■ **WHAT YOU SHOULD DO**:
Copy whichever lines of the data hold the word "buffers".

■ **Saved data entries**:
········
## src/rtl/parity_stream_gen.sv

```systemverilog
// parity_stream_gen
//
// Streaming parity generator / checker with one output register stage.
//
// Every accepted word is copied to the output register together with its
// per-word parity. In check mode the received parity bit is also compared
// against the computed parity, and the result is flagged on out_err.
// Mismatches are counted in a saturating error counter. Separately, a
// packet-level parity is accumulated across words and published with a
// one-cycle strobe when the last word of the packet is accepted.
//
// Parameters
//   WIDTH  data word width in bits (>= 1)
//   ODD    0 = even parity, 1 = odd parity
//   CNT_W  error counter width in bits (>= 1)
//
// Ports
//   clk, rst           rising-edge clock, synchronous active-high reset
//   mode               0 = generate, 1 = check (sampled per accepted word)
//   clr_cnt            clears err_cnt; wins over a same-cycle increment
//   in_valid/in_ready  input handshake (in_ready is combinational)
//   in_data            input word
//   in_par             received parity bit, only used in check mode
//   in_last            marks the last word of a packet
//   out_valid/out_ready output handshake
//   out_data, out_last registered copies of in_data / in_last
//   out_par            per-word parity of the registered word
//   out_err            per-word parity mismatch (check mode only)
//   pkt_par            parity over the whole packet, held until next packet end
//   pkt_par_valid      one-cycle strobe aligned with the packet's last word
//   err_cnt            saturating count of mismatching words

module parity_stream_gen #(
  parameter int WIDTH = 8,
  parameter int ODD   = 0,
  parameter int CNT_W = 8
) (
  input  logic             clk,
  input  logic             rst,
  input  logic             mode,
  input  logic             clr_cnt,
  input  logic             in_valid,
  output logic             in_ready,
  input  logic [WIDTH-1:0] in_data,
  input  logic             in_par,
  input  logic             in_last,
  output logic             out_valid,
  input  logic             out_ready,
  output logic [WIDTH-1:0] out_data,
  output logic             out_par,
  output logic             out_last,
  output logic             out_err,
  output logic             pkt_par,
  output logic             pkt_par_valid,
  output logic [CNT_W-1:0] err_cnt
);

  localparam logic             ODD_BIT = (ODD != 0);
  localparam logic [CNT_W-1:0] CNT_MAX = '1;

  logic             r_out_valid;
  logic [WIDTH-1:0] r_out_data;
  logic             r_out_par;
  logic             r_out_last;
  logic             r_out_err;
  logic             r_pkt_par;
  logic             r_pkt_par_valid;
  logic [CNT_W-1:0] r_err_cnt;
  // Raw XOR of all words of the current packet seen so far (ODD not applied).
  logic             r_acc;

  logic w_in_xfer;
  logic w_data_xor;
  logic w_word_par;
  logic w_word_err;

  // Single register stage without skid buffer: space exists when the stage
  // is empty or is being emptied in this same cycle.
  assign in_ready   = !r_out_valid || out_ready;
  assign w_in_xfer  = in_valid && in_ready;

  assign w_data_xor = ^in_data;
  assign w_word_par = w_data_xor ^ ODD_BIT;
  assign w_word_err = mode && (in_par != w_word_par);

  // Output register stage.
  always_ff @(posedge clk) begin
    if (rst) begin
      r_out_valid <= 1'b0;
      r_out_data  <= '0;
      r_out_par   <= 1'b0;
      r_out_last  <= 1'b0;
      r_out_err   <= 1'b0;
    end else if (w_in_xfer) begin
      // Also covers the simultaneous in/out transfer case: reload, stay valid.
      r_out_valid <= 1'b1;
      r_out_data  <= in_data;
      r_out_par   <= w_word_par;
      r_out_last  <= in_last;
      r_out_err   <= w_word_err;
    end else if (out_ready) begin
      r_out_valid <= 1'b0;
    end
  end

  // Packet parity accumulation. The strobe is asserted only in the cycle
  // after the last word is accepted, so it lines up with that word on the
  // output register.
  always_ff @(posedge clk) begin
    if (rst) begin
      r_acc           <= 1'b0;
      r_pkt_par       <= 1'b0;
      r_pkt_par_valid <= 1'b0;
    end else begin
      r_pkt_par_valid <= w_in_xfer && in_last;
      if (w_in_xfer) begin
        if (in_last) begin
          r_pkt_par <= r_acc ^ w_data_xor ^ ODD_BIT;
          r_acc     <= 1'b0;
        end else begin
          r_acc     <= r_acc ^ w_data_xor;
        end
      end
    end
  end

  // Saturating error counter; a clear request discards any same-cycle count.
  always_ff @(posedge clk) begin
    if (rst) begin
      r_err_cnt <= '0;
    end else if (clr_cnt) begin
      r_err_cnt <= '0;
    end else if (w_in_xfer && w_word_err && (r_err_cnt != CNT_MAX)) begin
      r_err_cnt <= r_err_cnt + 1'b1;
    end
  end

  assign out_valid     = r_out_valid;
  assign out_data      = r_out_data;
  assign out_par       = r_out_par;
  assign out_last      = r_out_last;
  assign out_err       = r_out_err;
  assign pkt_par       = r_pkt_par;
  assign pkt_par_valid = r_pkt_par_valid;
  assign err_cnt       = r_err_cnt;

endmodule

```
[config.mk]
export PLATFORM = sky130hd
export DESIGN_NAME = brute_force_matcher_best_two
export DESIGN_NICKNAME = d
export VERILOG_FILES = /design/src/rtl/brute_force_matcher_best_two_pkg.sv /design/src/rtl/brute_force_matcher_best_two_update.sv /design/src/rtl/brute_force_matcher_best_two.sv
export SDC_FILE = /design/constraint.sdc
export NUM_CORES = 1
export LEC_CHECK = 0
export ABC_AREA = 0
export BUFFER_PORTS_ARGS = -buffer_cell sky130_fd_sc_hd__clkbuf_2
export CORE_MARGIN = 2
export CORE_UTILIZATION = 51
export CTS_CLUSTER_DIAMETER = 100
export DETAILED_ROUTE_END_ITERATION = 12
export GPL_TIMING_DRIVEN = 0
export PLACE_DENSITY = 0.83
export SLEW_MARGIN = 40
export SYNTH_ARGS = -nofsm -noshare
export SYNTH_HDL_FRONTEND = slang
export SYNTH_SLANG_ARGS = --single-unit
[constraint.sdc]
create_clock -name clk -period 2.8 [get_ports clk]
set_clock_uncertainty 0.1 [all_clocks]
set_input_delay 0.14 -clock clk [delete_from_list [all_inputs] [get_ports clk]]
set_output_delay 0.14 -clock clk [all_outputs]
set_load 0.01 [all_outputs]
[src/rtl/brute_force_matcher_best_two_pkg.sv]
// Shared widths, match-table field layout, FSM encoding and score clamp
// for the best-two brute force matcher.
package brute_force_matcher_best_two_pkg;

    localparam int SCORE_W = 26;
    localparam int QID_W   = 16;
    localparam int MID_W   = 16;

    // Largest representable positive score; also the "no candidate" value.
    localparam logic [SCORE_W-1:0] SMAX = {1'b0, {(SCORE_W-1){1'b1}}};

    // Match table entry, LSB first:
    //   [25:0]    1ST_SCORE
    //   [41:26]   1ST_QUERY_KEYPOINT_ID
    //   [57:42]   1ST_MODEL_KEYPOINT_ID
    //   [83:58]   2ND_SCORE
    //   [99:84]   2ND_QUERY_KEYPOINT_ID
    //   [115:100] 2ND_MODEL_KEYPOINT_ID
    typedef struct packed {
        logic [MID_W-1:0]   mid2;
        logic [QID_W-1:0]   qid2;
        logic [SCORE_W-1:0] score2;
        logic [MID_W-1:0]   mid1;
        logic [QID_W-1:0]   qid1;
        logic [SCORE_W-1:0] score1;
    } match_entry_t;

    localparam int MATCH_TABLE_WIDTH = $bits(match_entry_t);

    // ST_IDLE  | no candidate held
    // ST_ACCUM | at least one candidate held for the current query
    typedef enum logic {
        ST_IDLE  = 1'b0,
        ST_ACCUM = 1'b1
    } state_e;

    // Distances with the sign bit set are treated as "very far".
    function automatic logic [SCORE_W-1:0] clamp_score(input logic [SCORE_W-1:0] d);
        return d[SCORE_W-1] ? SMAX : d;
    endfunction

endpackage

[src/rtl/brute_force_matcher_best_two_update.sv]
// Combinational best-two insertion: folds one distance into the running
// (best1, best2) pair. Strict compares keep the earlier candidate on ties.
module brute_force_matcher_best_two_update
    import brute_force_matcher_best_two_pkg::*;
(
    input  logic [SCORE_W-1:0] best1_i,
    input  logic [MID_W-1:0]   mid1_i,
    input  logic [SCORE_W-1:0] best2_i,
    input  logic [MID_W-1:0]   mid2_i,
    input  logic [SCORE_W-1:0] d_i,
    input  logic [MID_W-1:0]   mid_i,
    input  logic               first_i,
    output logic [SCORE_W-1:0] best1_o,
    output logic [MID_W-1:0]   mid1_o,
    output logic [SCORE_W-1:0] best2_o,
    output logic [MID_W-1:0]   mid2_o
);

    logic [SCORE_W-1:0] d_c;

    // Insert the clamped distance into the sorted pair.
    always_comb begin
        d_c     = clamp_score(d_i);
        best1_o = best1_i;
        mid1_o  = mid1_i;
        best2_o = best2_i;
        mid2_o  = mid2_i;
        if (first_i) begin
            best1_o = d_c;
            mid1_o  = mid_i;
            best2_o = SMAX;
            mid2_o  = '0;
        end else if (d_c < best1_i) begin
            best2_o = best1_i;
            mid2_o  = mid1_i;
            best1_o = d_c;
            mid1_o  = mid_i;
        end else if (d_c < best2_i) begin
            best2_o = d_c;
            mid2_o  = mid_i;
        end
    end

endmodule

[src/rtl/brute_force_matcher_best_two.sv]
// Best-two distance tracker per query keypoint; emits one match table
// entry one cycle after each tlast beat.
// Optional statistics counters: BRUTE_FORCE_MATCHER_BEST_TWO_STATS_EN.
module brute_force_matcher_best_two
    import brute_force_matcher_best_two_pkg::*;
(
    input  logic                         clk,
    input  logic                         rst,
    input  logic                         s_axis_tvalid,
    input  logic [SCORE_W-1:0]           s_axis_tdata,
    input  logic [QID_W-1:0]             s_axis_tqid,
    input  logic [MID_W-1:0]             s_axis_tmid,
    input  logic                         s_axis_tlast,
    output logic                         m_axis_result_tvalid,
    output logic [MATCH_TABLE_WIDTH-1:0] m_axis_result_tdata,
    output logic                         err_qid
`ifdef BRUTE_FORCE_MATCHER_BEST_TWO_STATS_EN
    ,
    output logic [31:0]                  stat_queries,
    output logic [31:0]                  stat_single
`endif
);

    state_e             state_q, state_d;
    logic [SCORE_W-1:0] best1_q, best2_q, best1_n, best2_n;
    logic [MID_W-1:0]   mid1_q, mid2_q, mid1_n, mid2_n;
    logic [QID_W-1:0]   qid_q;
    logic               out_valid_q;
    match_entry_t       out_data_q;
    match_entry_t       entry_c;
    logic               err_q;
    logic               first_c;
    logic [QID_W-1:0]   entry_qid_c;

    assign first_c     = (state_q == ST_IDLE);
    assign entry_qid_c = first_c ? s_axis_tqid : qid_q;

    brute_force_matcher_best_two_update u_update (
        .best1_i (best1_q),
        .mid1_i  (mid1_q),
        .best2_i (best2_q),
        .mid2_i  (mid2_q),
        .d_i     (s_axis_tdata),
        .mid_i   (s_axis_tmid),
        .first_i (first_c),
        .best1_o (best1_n),
        .mid1_o  (mid1_n),
        .best2_o (best2_n),
        .mid2_o  (mid2_n)
    );

    // Assemble the entry from the post-update values so tlast beats bypass the holding regs.
    always_comb begin
        entry_c        = '0;
        entry_c.score1 = best1_n;
        entry_c.mid1   = mid1_n;
        entry_c.qid1   = entry_qid_c;
        entry_c.score2 = best2_n;
        entry_c.mid2   = mid2_n;
        entry_c.qid2   = entry_qid_c;
    end

    // Next state: any tlast closes the query, otherwise a valid beat keeps accumulating.
    always_comb begin
        state_d = state_q;
        if (s_axis_tvalid) begin
            state_d = s_axis_tlast ? ST_IDLE : ST_ACCUM;
        end
    end

    // State register.
    always_ff @(posedge clk or negedge rst) begin
        if (!rst) state_q <= ST_IDLE;
        else      state_q <= state_d;
    end

    // Candidate holding registers, output register and sticky qid error.
    always_ff @(posedge clk or negedge rst) begin
        if (!rst) begin
            best1_q     <= SMAX;
            best2_q     <= SMAX;
            mid1_q      <= '0;
            mid2_q      <= '0;
            qid_q       <= '0;
            out_valid_q <= 1'b0;
            out_data_q  <= '0;
            err_q       <= 1'b0;
        end else begin
            out_valid_q <= 1'b0;
            if (s_axis_tvalid) begin
                if (!first_c && (s_axis_tqid != qid_q)) err_q <= 1'b1;
                if (first_c) qid_q <= s_axis_tqid;
                if (s_axis_tlast) begin
                    out_valid_q <= 1'b1;
                    out_data_q  <= entry_c;
                    best1_q     <= SMAX;
                    best2_q     <= SMAX;
                    mid1_q      <= '0;
                    mid2_q      <= '0;
                end else begin
                    best1_q <= best1_n;
                    best2_q <= best2_n;
                    mid1_q  <= mid1_n;
                    mid2_q  <= mid2_n;
                end
            end
        end
    end

    assign m_axis_result_tvalid = out_valid_q;
    assign m_axis_result_tdata  = out_data_q;
    assign err_qid              = err_q;

`ifdef BRUTE_FORCE_MATCHER_BEST_TWO_STATS_EN
    logic [31:0] stat_queries_q, stat_single_q;

    // Entry counters advance on the same edge that raises the output pulse.
    always_ff @(posedge clk or negedge rst) begin
        if (!rst) begin
            stat_queries_q <= '0;
            stat_single_q  <= '0;
        end else if (s_axis_tvalid && s_axis_tlast) begin
            stat_queries_q <= stat_queries_q + 32'd1;
            if (first_c) stat_single_q <= stat_single_q + 32'd1;
        end
    end

    assign stat_queries = stat_queries_q;
    assign stat_single  = stat_single_q;
`endif

endmodule
==> impl_metrics.yaml <==
critical_path:
  slowest_delay_ns: 0.58
  cp_slowest_cell: "dfstp_2"
  cp_max_fo: 10
  worstPathRequired_ns: 3.12
  critPathKind: "flop to flop"
  critPathArrivalTime_ns: 3.68
  cp-end-kind: "flop"
  cp_cell_sequence: "inv_4 -> ha_4 -> nand4_1 -> nor4_4 -> o2111ai_2 -> o211a_4 -> buf_4 -> clkbuf_4 -> and4_1 -> a21oi_2 -> o21ai_2"
  cp_num_buf_inv: 3
  cpLargestDelayFamily: "simple AND/OR/NAND/NOR gates"
  cp-start-kind: "flop"
sta:
  maxSlewViolCount: 0
  fmax_mhz: 297
  rsz0062_at_grt: "yes"
  min_period_ns: 3.36
  hold_ws_ns: -0.00181
  setup_viol: 166
  tightest_slew_ns: 1.45
  fin_ws_ns: -0.564
  worst_slew_margin_rel: 0.0308
  final-hold-violation-count: 1
  fin_crit_sh: 1.20
routing:
  viasPerCell: 6.98
  wl_per_cell_um: 28.1
  drt-total-wl_um: 46300
  detail_route.first_pass.iterations: 8
  initialDrtViolationCount: 1452
  route.antenna.remaining_nets: 0
  drc_errors: 0
  vias: 11500
placement:
  io_buffer_count: 178
  post-place-ws_ns: -1.03
  dp_hpwl_um: 22500
  gp_congestion: 0.920
global_route:
  grt_usage: 0.334
  grt_max_degree: 62
  grt_pass1_vias: 10800
  grt_antenna_before_repair: 0
  grt_pass1_wl_um: 57900
  gr-total-overflow: 0
layout:
  diodes: 0
  fin_util: 0.759
  drive_gt1_frac: 0.461
  nets: 1465
  syn2layout_area_growth_pct: 47.4
logic_synthesis:
  yosysMostFrequentCell: "dfrtp_1"
  yosysTopAreaCell: "dfrtp_1"
  synth_cell_types: 58
  synth_top_cells_by_area: "dfrtp_1 (36%), dfstp_2 (12%), mux2i_1 (6.9%)"
  synth_top_cell_area_share: 0.357
  netlist_area_sq_um: 10700
  syn_inst: 1035
  ys_seq_elements: 203
  ys_warn_count: 0
  synth_fp_nets: 1145
  synth_edf_count: 0
  ys_seq_area_frac: 0.480
  synthArstFlopShare: 1.00
  synthTopCellsByCount: "dfrtp_1 (153), a21oi_1 (96), o21ai_0 (79), mux2i_1 (74), nand2_1 (71)"
  synth-main-ff-cell: "dfrtp_1"
  syn_avg_cell_area_sq_um: 10.4
floorplan:
  die_x_um: 149
  chipHeight_um: 149
  core_area_sq_um: 20800
  dieArea_sq_um: 22200
  initial_core_util: 0.515
  rows: 53
  ioPinCount: 180
outcome:
  status: "complete, but fails checks"
  violations: "negative hold slack, negative setup slack"
clock_tree:
  clkTransAtPathRegs_ns: 0.07
  cts_buffer_depth: 3
  insertion_delay_ns: 0.55
  htree_levels: 1
  clock_sinks: 203
  cts-buffers-inserted: 22
  tritoncts: "yes"
  cts-root-buf: "clkbuf_16"
run:
  maxCapViolations: 0
power_and_ir_drop:
  power_leakage_nw: 7.20
  powerDensity_nw_per_um2: 659
  peakVddDrop_mv: 0.494
worst_hold_path:
  hold_path_class: "primary input to flop"
==> layer usage <==
| layer | GRT usage | routed length [um] |
|---|---|---|
| met5 | 0 | 0 |
| met3 | 0.0749 | 6260 |
| met1 | 0.414 | 15300 |
| met2 | 0.534 | 20600 |
| met4 | 0.206 | 4210 |
==> timing repair <==
item,4_1_cts,5_1_grt
setup buffers,24,23
endpoints found under the hold margin,243,0
pin swaps,38,68
hold buffers,58,0
cloned,6,8
gates resized for setup,156,262
endpoints found under the setup margin,166,174
==> worst paths after layout <==
path                                              start                                    to  slack, ns  cells past startpoint
worst max-delay path            best1_q[21]$_DFFE_PN1P_  m_axis_result_tdata[114]$_DFFE_PN0P_      -0.56                     11
worst min-delay path                   s_axis_tdata[24]   m_axis_result_tdata[24]$_DFFE_PN0P_     -0.002                      4
worst max register to register  best1_q[21]$_DFFE_PN1P_  m_axis_result_tdata[114]$_DFFE_PN0P_      -0.56                     11
worst min register to register      err_qid$_DFFE_PN0P_                   err_qid$_DFFE_PN0P_       0.38                      1
max in group asynchronous                           rst                best1_q[3]$_DFFE_PN1P_       1.77                      4
min in group asynchronous                           rst               best2_q[23]$_DFFE_PN1P_       0.08                      2
==> cells by family (layout without fill, tap and decap cells) <==
family,after synthesis,after routing,share of synthesized area
compound gates,308,308,0.182
xor+xnor,16,16,0.0131
fa+ha+maj,48,48,0.0560
buf+inv,148,484,0.0651
flops,203,203,0.480
mux,90,90,0.0859
simple gates,222,222,0.118
==> layout make-up <==
class / instances / area, sq um
Multi-Input combinational cell: 684 / 6300
Sequential cell: 203 / 5140
Fill cell: 1105 / 5030
Timing Repair Buffer: 299 / 2340
Buffer: 90 / 751
Clock buffer: 32 / 628
Tap cell: 275 / 344
Inverter: 55 / 211
Clock inverter: 8 / 76.3
==> power by group <==
| group | switching [mW] | internal, mW | leakage (nW) | total, mW |
|---|---|---|---|---|
| Combinational | 1.97 | 1.62 | 4.47 | 3.59 |
| Clock | 1.31 | 1.66 | 0.351 | 2.97 |
| Sequential | 0.434 | 3.42 | 2.37 | 3.85 |
| Total | 3.72 | 6.69 | 7.20 | 10.4 |
==> state kept, by name, summed over array words and instances (netlist names) <==
name,flops
best2_q,26
mid1_q,16
m_axis_result_tvalid,1
best1_q,26
state_q,1
err_qid,1
qid_q,16
m_axis_result_tdata,100
mid2_q,16
==> cell usage in the layout, fill, tap and decap left out, types with 21 or more instances in the layout <==
cell type / count
clkbuf_16: 30
dlygate4sd3_1: 57
a21oi_2: 61
nand2_1: 70
o21ai_1: 31
clkbuf_2: 178
buf_4: 44
a21oi_1: 33
clkbuf_1: 38
inv_1: 49
dfstp_2: 50
o21ai_0: 51
nand4_1: 29
or2_2: 23
dfrtp_1: 153
ha_1: 35
o22ai_4: 21
buf_6: 21
mux2i_1: 42
o32a_1: 25
==> worst min-delay path: stages <==
cell and delay (ns):
clkbuf_2 0.08, or2_2 0.22, nand3_2 0.09, o311ai_2 0.07
==> through the flow <==
stage          cell area, sq um  TNS (ns)  instances  hold WS (ns)  power (mW)
6_report                  15800    -70.71       1646      -0.00181        10.4
4_1_cts                   14300     -4.15       1617       0.00536        9.43
2_1_floorplan             10700         0       1035        -0.256        5.13
3_5_place_dp              12000   -143.01       1491       -0.0494        6.08
5_1_grt                   15800    -64.14       1646        0.0159        10.7
3_3_place_gp              12000   -546.88       1488         0.295        5.98
Power figures use the tool's default switching activity.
········
■ **EXERCISE ANSWER**:
  cts-buffers-inserted: 22
setup buffers,24,23
hold buffers,58,0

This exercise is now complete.